> _Task prompt_
In the data below, one line contains "unflattened totals | value |" and a later one contains "(netlist bit) |". Print both, with every line between them, exactly and alone.

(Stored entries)
**src/hw/rtc_cfg.svh**
```systemverilog
// constants for the clock-and-calendar control and calibration block
`ifndef RTC_CFG_SVH
`define RTC_CFG_SVH

// ************************************************************
// register offsets (byte addresses on the plain register port)
// ************************************************************
`define RTC_ADDR_W 8
`define RTC_CTRL_OFS 8'h00
`define RTC_TIME_OFS 8'h04

// ************************************************************
// control register field positions
// ************************************************************
`define RTC_CAL_MSB 25
`define RTC_CAL_LSB 16
`define RTC_ON_BIT 15
`define RTC_STOP_IN_IDLE_BIT 13
`define RTC_SEL_BIT 7
`define RTC_RUN_BIT 6
`define RTC_WREN_BIT 3
`define RTC_SYNC_BIT 2
`define RTC_HALF_BIT 1
`define RTC_OE_BIT 0

// seconds fields inside the time value register
`define RTC_SEC_MSB 14
`define RTC_SEC_LSB 8

// ************************************************************
// reset values
// ************************************************************
`define RTC_CTRL_RST 32'h0000_0000
`define RTC_CAL_RST 10'h000

// ************************************************************
// timing
// ************************************************************
`define RTC_XTAL_HZ 32768
`define RTC_SEC_PER_MIN 60
`define RTC_SYNC_WINDOW 32
`define RTC_CLK_PERIOD_NS 50
`define RTC_XTAL_TIMEOUT_NS 100000
`define RTC_XTAL_TIMEOUT_CYC (`RTC_XTAL_TIMEOUT_NS / `RTC_CLK_PERIOD_NS)

`endif

```
**src/hw/rtc_pkg.sv**
```systemverilog
// types shared by the clock-and-calendar control block and its time base
package rtc_pkg;

  // software-visible control fields
  typedef struct packed {
    logic [9:0] cal;
    logic on;
    logic stop_in_idle;
    logic sel;
    logic wren;
    logic oe;
  } rtc_ctrl_s;

  // state reported by the time base
  typedef struct packed {
    logic running;
    logic sync;
    logic half;
    logic sec_clk;
  } rtc_stat_s;

  // calibration sequencer, gray coded
  typedef enum logic [1:0] {
    CAL_IDLE = 2'b00,
    CAL_ADD = 2'b01,
    CAL_DROP = 2'b11
  } cal_state_e;

endpackage

```
**src/hw/rtc_control_calibration.sv**
```systemverilog
// control register, calibration and output pin logic of the clock-and-calendar unit
//
// Function
// RULE_01: control bits 25:16 hold a signed ten-bit drift calibration value.
// RULE_02: positive value adds that many time-base pulses once per minute.
// RULE_03: negative value removes its magnitude in pulses once per minute.
// RULE_04: enable flag bit 15 turns the clock-and-calendar unit on or off.
// RULE_05: enable flag writes are ignored unless the value write enable reads one.
// RULE_06: stop-in-idle bit 13 cuts the bus clock to the unit during idle.
// RULE_07: select bit 7 routes seconds clock when one, alarm pulse when zero.
// RULE_08: pin carries the selected signal only while output enable bit 0 is one.
// RULE_09: read-only bit 6 shows whether the time-base clock is running.
// RULE_10: write enable bit 3 unlocks the time and date value registers.
// RULE_11: write enable can be set only while the unlock sequence is enabled.
// RULE_12: read-only bit 2 flags the rollover window where reads may be torn.
// RULE_13: software reads twice during that window and keeps matching results.
// RULE_14: read-only bit 1 is one in the second half of each second.
// RULE_15: writing the seconds fields clears the half-second flag.
// RULE_16: software avoids access right after clearing the enable flag at 1:1 divisor.
// RULE_17: unimplemented control bits read as zero.
// RULE_18: calibration and counters run from the 32.768 kHz crystal time base.
// RULE_19: reset clears every control field: disabled, uncalibrated, output off.
//
// Implementation choices: the strobed register port and the register offsets.
`include "rtc_cfg.svh"

module rtc_control_calibration #(
  parameter int ADDR_W = `RTC_ADDR_W
) (
  // clock and reset
  input wire logic i_clk,
  input wire logic i_rst_n,
  // register port
  input wire logic [ADDR_W-1:0] i_addr,
  input wire logic [31:0] i_wdata,
  input wire logic i_wr,
  input wire logic i_rd,
  output logic [31:0] o_rdata,
  // system inputs
  input wire logic i_xtal_tick,
  input wire logic i_unlock,
  input wire logic i_idle,
  input wire logic i_alarm_pulse,
  // towards the counters and the rest of the unit
  output logic o_unit_enable,
  output logic o_bus_clk_enable,
  output logic o_corr_tick,
  output logic o_minute,
  output logic o_time_wr,
  output logic [31:0] o_time_wdata,
  // output pin
  output logic o_rtc_pin
);

  rtc_pkg::rtc_ctrl_s ctrl_q;
  rtc_pkg::rtc_stat_s stat;
  logic [31:0] rdata_q;
  logic [31:0] ctrl_word;
  logic ctrl_wr;
  logic time_wr;
  logic sec_clear;
  logic pin_q;
  logic time_wr_q;
  logic [31:0] time_wdata_q;

  // ************************************************************
  // address decode
  // ************************************************************
  assign ctrl_wr = i_wr && i_addr == ADDR_W'(`RTC_CTRL_OFS);
  assign time_wr = i_wr && i_addr == ADDR_W'(`RTC_TIME_OFS);
  // a locked time write never reaches the counters, so it leaves the phase alone
  assign sec_clear = time_wr && ctrl_q.wren; // [RULE_15]

  // ************************************************************
  // control register, one process per field group
  // ************************************************************
  always_ff @(posedge i_clk or negedge i_rst_n)
  begin
    if (!i_rst_n)
      ctrl_q.cal <= `RTC_CAL_RST; // [RULE_19]
    else if (ctrl_wr)
      ctrl_q.cal <= i_wdata[`RTC_CAL_MSB:`RTC_CAL_LSB]; // [RULE_01]
  end

  // enable is guarded by the write enable as it stands before this write
  always_ff @(posedge i_clk or negedge i_rst_n)
  begin
    if (!i_rst_n)
      ctrl_q.on <= 1'b0; // [RULE_19]
    else if (ctrl_wr && ctrl_q.wren)
      ctrl_q.on <= i_wdata[`RTC_ON_BIT]; // [RULE_05]
  end

  always_ff @(posedge i_clk or negedge i_rst_n)
  begin
    if (!i_rst_n)
    begin
      ctrl_q.stop_in_idle <= 1'b0; // [RULE_19]
      ctrl_q.sel <= 1'b0;
      ctrl_q.oe <= 1'b0;
    end
    else if (ctrl_wr)
    begin
      ctrl_q.stop_in_idle <= i_wdata[`RTC_STOP_IN_IDLE_BIT];
      ctrl_q.sel <= i_wdata[`RTC_SEL_BIT];
      ctrl_q.oe <= i_wdata[`RTC_OE_BIT];
    end
  end

  // clearing is always allowed; setting needs the unlock sequence
  always_ff @(posedge i_clk or negedge i_rst_n)
  begin
    if (!i_rst_n)
      ctrl_q.wren <= 1'b0; // [RULE_19]
    else if (ctrl_wr && (!i_wdata[`RTC_WREN_BIT] || i_unlock))
      ctrl_q.wren <= i_wdata[`RTC_WREN_BIT]; // [RULE_11]
  end

  // ************************************************************
  // read path
  // ************************************************************
  always_comb
  begin
    ctrl_word = '0; // [RULE_17]
    ctrl_word[`RTC_CAL_MSB:`RTC_CAL_LSB] = ctrl_q.cal;
    ctrl_word[`RTC_ON_BIT] = ctrl_q.on;
    ctrl_word[`RTC_STOP_IN_IDLE_BIT] = ctrl_q.stop_in_idle;
    ctrl_word[`RTC_SEL_BIT] = ctrl_q.sel;
    ctrl_word[`RTC_RUN_BIT] = stat.running; // [RULE_09]
    ctrl_word[`RTC_WREN_BIT] = ctrl_q.wren;
    ctrl_word[`RTC_SYNC_BIT] = stat.sync; // [RULE_12]
    ctrl_word[`RTC_HALF_BIT] = stat.half; // [RULE_14]
    ctrl_word[`RTC_OE_BIT] = ctrl_q.oe;
  end

  // data stand for the one cycle after the read strobe only; unmapped reads give zero
  always_ff @(posedge i_clk or negedge i_rst_n)
  begin
    if (!i_rst_n)
      rdata_q <= '0;
    else if (i_rd && i_addr == ADDR_W'(`RTC_CTRL_OFS))
      rdata_q <= ctrl_word;
    else
      rdata_q <= '0;
  end

  assign o_rdata = rdata_q;

  // ************************************************************
  // time value write gating
  // ************************************************************
  always_ff @(posedge i_clk or negedge i_rst_n)
  begin
    if (!i_rst_n)
    begin
      time_wr_q <= 1'b0;
      time_wdata_q <= '0;
    end
    else
    begin
      time_wr_q <= time_wr && ctrl_q.wren; // [RULE_10]
      if (time_wr && ctrl_q.wren)
        time_wdata_q <= i_wdata;
    end
  end

  assign o_time_wr = time_wr_q;
  assign o_time_wdata = time_wdata_q;

  // ************************************************************
  // time base
  // ************************************************************
  rtc_timebase u_timebase (
    .i_clk(i_clk),
    .i_rst_n(i_rst_n),
    .i_enable(ctrl_q.on),
    .i_cal(ctrl_q.cal),
    .i_sec_clear(sec_clear),
    .i_tick(i_xtal_tick),
    .o_corr_tick(o_corr_tick),
    .o_minute(o_minute),
    .o_stat(stat)
  );

  // ************************************************************
  // unit enable, idle gating and output pin
  // ************************************************************
  assign o_unit_enable = ctrl_q.on; // [RULE_04]
  // the crystal side keeps counting; only the bus-side clock is cut
  assign o_bus_clk_enable = !(i_idle && ctrl_q.stop_in_idle); // [RULE_06]

  always_ff @(posedge i_clk or negedge i_rst_n)
  begin
    if (!i_rst_n)
      pin_q <= 1'b0;
    else if (!ctrl_q.oe)
      pin_q <= 1'b0; // [RULE_08]
    else
      pin_q <= ctrl_q.sel ? stat.sec_clk : i_alarm_pulse; // [RULE_07]
  end

  assign o_rtc_pin = pin_q;
endmodule

```
**src/hw/rtc_timebase.sv**
```systemverilog
// corrected time base: drift calibration, half-second and rollover flags
`include "rtc_cfg.svh"

module rtc_timebase #(
  parameter int TICKS_PER_SEC = `RTC_XTAL_HZ,
  parameter int SEC_PER_MIN = `RTC_SEC_PER_MIN,
  parameter int SYNC_WINDOW = `RTC_SYNC_WINDOW,
  parameter int TIMEOUT_CYC = `RTC_XTAL_TIMEOUT_CYC
) (
  // clock and reset
  input wire logic i_clk,
  input wire logic i_rst_n,
  // control
  input wire logic i_enable,
  input wire logic [9:0] i_cal,
  input wire logic i_sec_clear,
  // crystal tick, one cycle per crystal period
  input wire logic i_tick,
  // results
  output logic o_corr_tick,
  output logic o_minute,
  output rtc_pkg::rtc_stat_s o_stat
);

  localparam int SUB_W = $clog2(TICKS_PER_SEC);
  localparam int SEC_W = $clog2(SEC_PER_MIN);
  localparam int TO_W = $clog2(TIMEOUT_CYC + 1);
  localparam logic [SUB_W-1:0] SUB_MAX = SUB_W'(TICKS_PER_SEC - 1);
  localparam logic [SUB_W-1:0] SYNC_FROM = SUB_W'(TICKS_PER_SEC - SYNC_WINDOW);
  localparam logic [SEC_W-1:0] SEC_MAX = SEC_W'(SEC_PER_MIN - 1);
  localparam logic [TO_W-1:0] TO_MAX = TO_W'(TIMEOUT_CYC);

  logic [SUB_W-1:0] sub_q;
  logic [SEC_W-1:0] sec_q;
  logic [9:0] cnt_q;
  logic [TO_W-1:0] idle_q;
  rtc_pkg::cal_state_e st_q;
  logic sub_wrap;

  // ************************************************************
  // corrected tick: extra pulses fill gaps, dropped ones are swallowed
  // ************************************************************
  assign o_corr_tick = i_enable && ((i_tick && st_q != rtc_pkg::CAL_DROP) ||
                                    (!i_tick && st_q == rtc_pkg::CAL_ADD)); // [RULE_18]
  assign sub_wrap = o_corr_tick && sub_q == SUB_MAX;
  assign o_minute = sub_wrap && sec_q == SEC_MAX;

  // sub-second count; a seconds write restarts the second
  always_ff @(posedge i_clk or negedge i_rst_n)
  begin
    if (!i_rst_n)
      sub_q <= '0;
    else if (i_sec_clear)
      sub_q <= '0; // [RULE_15]
    else if (o_corr_tick)
      sub_q <= sub_q + SUB_W'(1);
  end

  always_ff @(posedge i_clk or negedge i_rst_n)
  begin
    if (!i_rst_n)
      sec_q <= '0;
    else if (sub_wrap)
      sec_q <= (sec_q == SEC_MAX) ? '0 : sec_q + SEC_W'(1);
  end

  // ************************************************************
  // calibration sequencer, loaded once a minute
  // ************************************************************
  always_ff @(posedge i_clk or negedge i_rst_n)
  begin
    if (!i_rst_n)
    begin
      st_q <= rtc_pkg::CAL_IDLE;
      cnt_q <= '0;
    end
    else if (o_minute && $signed(i_cal) > 0)
    begin
      st_q <= rtc_pkg::CAL_ADD; // [RULE_02]
      cnt_q <= i_cal;
    end
    else if (o_minute && $signed(i_cal) < 0)
    begin
      st_q <= rtc_pkg::CAL_DROP; // [RULE_03]
      cnt_q <= 10'(-i_cal);
    end
    else
    begin
      unique case (st_q)
        rtc_pkg::CAL_IDLE: ;
        rtc_pkg::CAL_ADD:
          if (i_enable && !i_tick)
          begin
            cnt_q <= cnt_q - 10'h001;
            if (cnt_q == 10'h001)
              st_q <= rtc_pkg::CAL_IDLE;
          end
        rtc_pkg::CAL_DROP:
          if (i_enable && i_tick)
          begin
            cnt_q <= cnt_q - 10'h001;
            if (cnt_q == 10'h001)
              st_q <= rtc_pkg::CAL_IDLE;
          end
        default: st_q <= rtc_pkg::CAL_IDLE;
      endcase
    end
  end

  // crystal presence: a few missed periods mean the clock has stopped
  always_ff @(posedge i_clk or negedge i_rst_n)
  begin
    if (!i_rst_n)
      idle_q <= TO_MAX;
    else if (i_tick)
      idle_q <= '0;
    else if (idle_q != TO_MAX)
      idle_q <= idle_q + TO_W'(1);
  end

  assign o_stat.running = idle_q != TO_MAX; // [RULE_09]
  assign o_stat.half = sub_q[SUB_W-1]; // [RULE_14]
  assign o_stat.sync = i_enable && sub_q >= SYNC_FROM; // [RULE_12]
  assign o_stat.sec_clk = sub_q[SUB_W-1];
endmodule

```
**config.mk**
```make
export PLATFORM = sky130hd
export DESIGN_NAME = rtc_control_calibration
export DESIGN_NICKNAME = d
export VERILOG_FILES = /design/src/hw/rtc_pkg.sv /design/src/hw/rtc_control_calibration.sv /design/src/hw/rtc_timebase.sv
export VERILOG_INCLUDE_DIRS = /design/src /design/src/hw
export SDC_FILE = /design/constraint.sdc
export NUM_CORES = 1
export LEC_CHECK = 0
export ABC_AREA = 1
export BUFFER_PORTS_ARGS = -buffer_cell sky130_fd_sc_hd__buf_2
export CORE_UTILIZATION = 50
export CTS_CLUSTER_DIAMETER = 30
export DETAILED_ROUTE_END_ITERATION = 10
export HOLD_SLACK_MARGIN = 0.03
export PLACE_DENSITY = 0.72
export SLEW_MARGIN = 25
export SYNTH_ARGS = -nofsm -noshare
export SYNTH_HDL_FRONTEND = slang
export SYNTH_SLANG_ARGS = --single-unit
```
**constraint.sdc**
```tcl
create_clock -name i_clk -period 1.9 [get_ports i_clk]
set_input_delay 0.38 -clock i_clk [delete_from_list [all_inputs] [get_ports i_clk]]
set_output_delay 0.38 -clock i_clk [all_outputs]
set_load 0.01 [all_outputs]
```
## After elaboration in Yosys (flattened, before gate mapping)

Cells that the tools add are included.

| operators by class | value |
|---|---|
| $add $sub $neg | 5 |
| magnitude comparators | 3 |
| reduce and logical (&&, ||, !) cells | 29 |
| mux-type cells | 19 |
| equality and inequality tests | 11 |

Operator list:

| cell | number |
|---|---|
| 2-to-1 mux 10 bit | 4 |
| 2-to-1 mux 15 bit | 2 |
| 2-to-1 mux 26 bit | 1 |
| 2-to-1 mux 11 bit | 2 |
| one-hot mux 10 bit (2 select lines) | 1 |
| logical AND 1 bit | 17 |
| adder 15 x 1 -> 15 bit (second input constant) | 1 |
| == test 15 bit (second input constant) | 1 |
| >= comparator 15 bit (second input constant) | 1 |
| adder 11 x 1 -> 11 bit (second input constant) | 1 |
| inequality test 11 bit (second input constant) | 1 |
| == test 10 x 1 -> 1 bit (second input constant) | 1 |
| > comparator 10 x 1 -> 1 bit (second input constant) | 1 |
| less-than comparator 10 x 1 -> 1 bit (second input constant) | 1 |
| 2-to-1 mux 2 bit | 5 |
| negator 10 bit | 1 |
| subtractor 10 x 1 -> 10 bit (second input constant) | 1 |
| == test 8 x 3 -> 1 bit (second input constant) | 1 |
| zero test 8 bit | 1 |
| adder 6 x 1 -> 6 bit (second input constant) | 1 |
| == test 6 bit (second input constant) | 1 |
| 2-to-1 mux 6 bit | 1 |
| one-hot mux 2 bit (3 select lines) | 1 |
| AND reduction 3 bit | 2 |
| 12 further kinds | 17 |

| word-level totals | value |
|---|---|
| bits in registers | 125 |
| output and inout bits | 70 |
| logic and storage cells | 82 |

## Longest topological paths before layout

Gate-level depths: netlist of run 1.

| depth | value |
|---|---|
| word-level depth | 9 |
| depth in mapped cells | 12 |

## Modules after synthesis

Synthesis of run 1 repeated with hierarchy kept, for this count alone.

| unflattened totals | value |
|---|---|
| cells, all modules | 705 |
| area, all modules | 5733.0 um^2 |

By module, submodules not included:

| module | sequential area each (um^2) | area an instance (um^2) | cells an instance | times used |
|---|---|---|---|---|
| rtc_timebase | 1108.6 | 2955.3 | 406 | 1 |
| rtc_control_calibration | 1676.6 | 2777.7 | 299 | 1 |

## Worst setup path after synthesis of run 1

OpenSTA, ideal clock, no wires.

| timing path | value |
|---|---|
| path type | flip-flop to flip-flop |
| from | register ctrl_q[5] (netlist bit) |
| to | register u_timebase.cnt_q[2] |
| setup time | 0.065 ns |
| path buffers | 0 |
| cell stages (with the launch flop) | 13 |
| arrival time | 1.562 ns |
| setup slack | 0.273 ns |
| required time | 1.835 ns |
| path through | dfrtp_1 -> inv_1 -> ha_1 -> nand2_1 -> nor2_1 -> nand2_1 -> nand2_2 -> inv_2 -> nand2_4 -> nand3b_4 -> inv_4 -> nand2_1 -> nand2_1 |

| on the way | value |
|---|---|
| cells in the longest elaborated chain, start to end | 4 |

Ends and longest elaborated chain:

| what | RTL line | RTL |
|---|---|---|
| start: declaration | rtc_control_calibration.sv:55 | `rtc_pkg::rtc_ctrl_s ctrl_q;` |
| less-than comparator 10 x 1 -> 1 bit / > comparator 10 x 1 -> 1 bit (equally long branches) | rtc_timebase.sv:82, rtc_timebase.sv:77 |  |
| logical AND 1 bit (on tied branches) | rtc_timebase.sv:82, rtc_timebase.sv:77 |  |
| inequality test 4 bit (no line), or another cell as far along | -- |  |
| AND reduction 3 bit (no line) / 2-to-1 mux 10 bit (equally long branches) | -- |  |
| end signal: assignment | rtc_timebase.sv:80 | `cnt_q <= i_cal;` |
| end signal: assignment | rtc_timebase.sv:85 | `cnt_q <= 10'(-i_cal);` |
| end signal: assignment | rtc_timebase.sv:94 | `cnt_q <= cnt_q - 10'h001;` |
| end: declaration | rtc_timebase.sv:35 | `logic [9:0] cnt_q;` |

Several ways; a longest one is shown, not always the timed one.
A chain may end at the register's enable or synchronous reset.

## Final worst setup path of run 1

| timing path | value |
|---|---|
| from | register u_timebase.sub_q[8] |
| to | output o_minute |

| on the way | value |
|---|---|
| cells in the longest elaborated chain, start to end | 3 |

Ends and longest elaborated chain:

| what | RTL line | RTL |
|---|---|---|
| start: declaration | rtc_timebase.sv:33 | `logic [SUB_W-1:0] sub_q;` |
| start signal: assignment | rtc_timebase.sv:56 | `sub_q <= sub_q + SUB_W'(1);` |
| == test 15 bit | rtc_timebase.sv:45 | `assign sub_wrap = o_corr_tick && sub_q == SUB_MAX;` |
| logical AND 1 bit | rtc_timebase.sv:45 |  |
| logical AND 1 bit | rtc_timebase.sv:46 | `assign o_minute = sub_wrap && sec_q == SEC_MAX;` |
| end: declaration | rtc_control_calibration.sv:48 | `output logic o_minute,` |

Every way passes these cells.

> _Result of the task_
| unflattened totals | value |
|---|---|
| cells, all modules | 705 |
| area, all modules | 5733.0 um^2 |

By module, submodules not included:

| module | sequential area each (um^2) | area an instance (um^2) | cells an instance | times used |
|---|---|---|---|---|
| rtc_timebase | 1108.6 | 2955.3 | 406 | 1 |
| rtc_control_calibration | 1676.6 | 2777.7 | 299 | 1 |

## Worst setup path after synthesis of run 1

OpenSTA, ideal clock, no wires.

| timing path | value |
|---|---|
| path type | flip-flop to flip-flop |
| from | register ctrl_q[5] (netlist bit) |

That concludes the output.